Let me yell as if I were at an animatronic crocodile: MOST DEFINITELY.
Chronic pain is real. As it worsens, the impact that it has on the body’s ability to do even the simplest things, much less travel, exercise, sleep and take on other forms of medical treatment, is immeasurable. But, we don’t necessarily feel it: Humans are historically bad at acknowledging what we can’t see, the body adjusts, it bargains, wheedles and shifts, and then pain becomes the new normal. Until it realizes for a small instant in time what it was once like not to live with pain. A cortisone shot administered a few weeks back did its job for 36 hours – a glorious day and a half in which I thought I was rescued and all was possible. It made me see that it wasn’t just the last couple of months, but almost two years that I’ve lived like this, slowly degenerating into pain, electric shocks down my arm, inflammation, loss of feeling and muscle weakness, all culminating in the fall off a bicycle onto my weakened left side that forced me to see a doctor. For a brief dexamethasone-filled moment, the world wasn’t such a bleak place. Those of you who know me know that I’m an anxious person, but depression? That was a completely alien beast till now. Yeah, The Pain makes you sad, grouchy, reclusive and a whole bunch of other miserable things that you don’t understand because you don’t know that it is The Pain and, even if you do, you are stronger than The Pain and just need to power through it. Even the malaise I can handle, but The Pain began to impact my ability to think clearly and make decisions and to perform work at the high standards to which I hold myself. When I stop functioning as me (and start referring to it as The Pain), it’s time.

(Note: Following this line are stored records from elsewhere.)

Context: an optimization exercise on an open-source flow, tuned for small area and a short achievable clock period. The choices shown serve that exercise and are no tape-out recipe.
In this exercise RTL edits were held to simulation tests only and were not proved equivalent to the original.
No activity file was given, so power comes from the tool's default toggle rates.

==> flow/design.v <==
`timescale 1ns/10ps
module CS(Y, X, reset, clk);
input clk, reset;
input [7:0] X;
output [9:0] Y;
reg [7:0] w [1:9];      
reg [3:0] n;            
reg [11:0] S;           
reg [9:1] sel;          
reg [35:0] g;           
function integer idx;   
    input integer i, j;
    idx = (i - 1) * 9 - (i * (i - 1)) / 2 + (j - i) - 1;
endfunction
wire [3:0] n_nxt = reset ? 4'd0 : (n == 4'd9) ? 4'd9 : n + 4'd1;
wire [9:1] v_nxt;       
genvar gv;
generate
    for (gv = 1; gv <= 9; gv = gv + 1) begin : valid
        assign v_nxt[gv] = n_nxt >= gv;
    end
endgenerate
wire [7:0] x9 = (n == 4'd9) ? w[9] : 8'd0;
wire [11:0] P = S - {4'd0, x9};               
wire [11:0] S_nxt = P + {4'd0, X};
wire [7:0] wn [1:9];    
assign wn[1] = X;
genvar gi, gj;
generate
    for (gi = 2; gi <= 9; gi = gi + 1) begin : shift
        assign wn[gi] = w[gi-1];
    end
endgenerate
wire [9:1] q_nxt;       
wire [35:0] g_nxt;      
wire [9:1] sel_nxt;
generate
    assign q_nxt[1] = v_nxt[1] & ({1'b0, X, 3'd0} <= {1'b0, P});
    for (gi = 2; gi <= 9; gi = gi + 1) begin : qual
        wire [11:0] w9x = {1'b0, wn[gi], 3'd0} + {4'd0, wn[gi]};
        assign q_nxt[gi] = v_nxt[gi] & (w9x <= S_nxt);
    end
    for (gj = 2; gj <= 9; gj = gj + 1) begin : order_new
        assign g_nxt[idx(1, gj)] = (X >= w[gj-1]);
    end
    for (gi = 1; gi <= 7; gi = gi + 1) begin : order_old
        for (gj = gi + 1; gj <= 8; gj = gj + 1) begin : pair
            assign g_nxt[idx(gi + 1, gj + 1)] = g[idx(gi, gj)];
        end
    end
    for (gi = 1; gi <= 9; gi = gi + 1) begin : pick
        wire [9:1] ok;
        for (gj = 1; gj <= 9; gj = gj + 1) begin : other
            if (gj < gi) begin : older
                assign ok[gj] = ~q_nxt[gj] | ~g_nxt[idx(gj, gi)];
            end else if (gj > gi) begin : newer
                assign ok[gj] = ~q_nxt[gj] | g_nxt[idx(gi, gj)];
            end else begin : self
                assign ok[gj] = q_nxt[gj];
            end
        end
        assign sel_nxt[gi] = &ok;
    end
endgenerate
integer k2;
always @(posedge clk) begin
    if (reset) S <= 12'd0;
    else S <= S_nxt;
    n <= n_nxt;
    sel <= sel_nxt;
    g <= g_nxt;
    for (k2 = 1; k2 <= 9; k2 = k2 + 1) w[k2] <= wn[k2];
end
reg [7:0] A;
integer m;
always @* begin
    A = 8'd0;
    for (m = 1; m <= 9; m = m + 1) A = A | (w[m] & {8{sel[m]}});
end
wire [12:0] YS = {1'b0, S} + {2'b0, A, 3'd0} + {5'd0, A};
assign Y = YS[12:3];
endmodule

I decorated the house, watched the Krewe du Vieux and Krewe Delusion parades for a change and pretended to make a mask before it was time to throw in the towel (with the good arm). The Mardi Gras Mathematics was inscrutable: Neck cannot hold more than one strand of good beads, left arm cannot go over head for more than four seconds, I wince when anything/anyone even grazes my left arm, a nap is all I want and, most importantly, NO NEW MASK and NO CLEVER COSTUME. Oh, and did I mention no anti-inflammatories and painkillers until after the surgery? Therefore, Mardi Gras 2016. To make me feel better, a friend in New Orleans offered, “It will be here next year, some other time.” That’s just it. Will it? New Orleans is a lot like life: high highs, low lows and absolutely not guaranteed at all. Have we forgotten already? Don’t we remember ten years ago when we kissed the freshly-drained parade routes? It is our privilege to be there.
In a recent fit of self-pity, I snarled at D not to send me any pictures from New Orleans. “I don’t want to see any of them because I won’t be in them.” D smiled and said: “Oh, come on, it’ll be like Disneyland. You’ll be in the back!”
So, I close my eyes and make believe I am in New Orleans, all dressed up on the parade route and screaming, “Get away, drunk tourist! Get away, smelly hipster! Get away, neutral-ground-hogging Chad!” I am a New Orleanian. I want to belong to my family. I want to be there.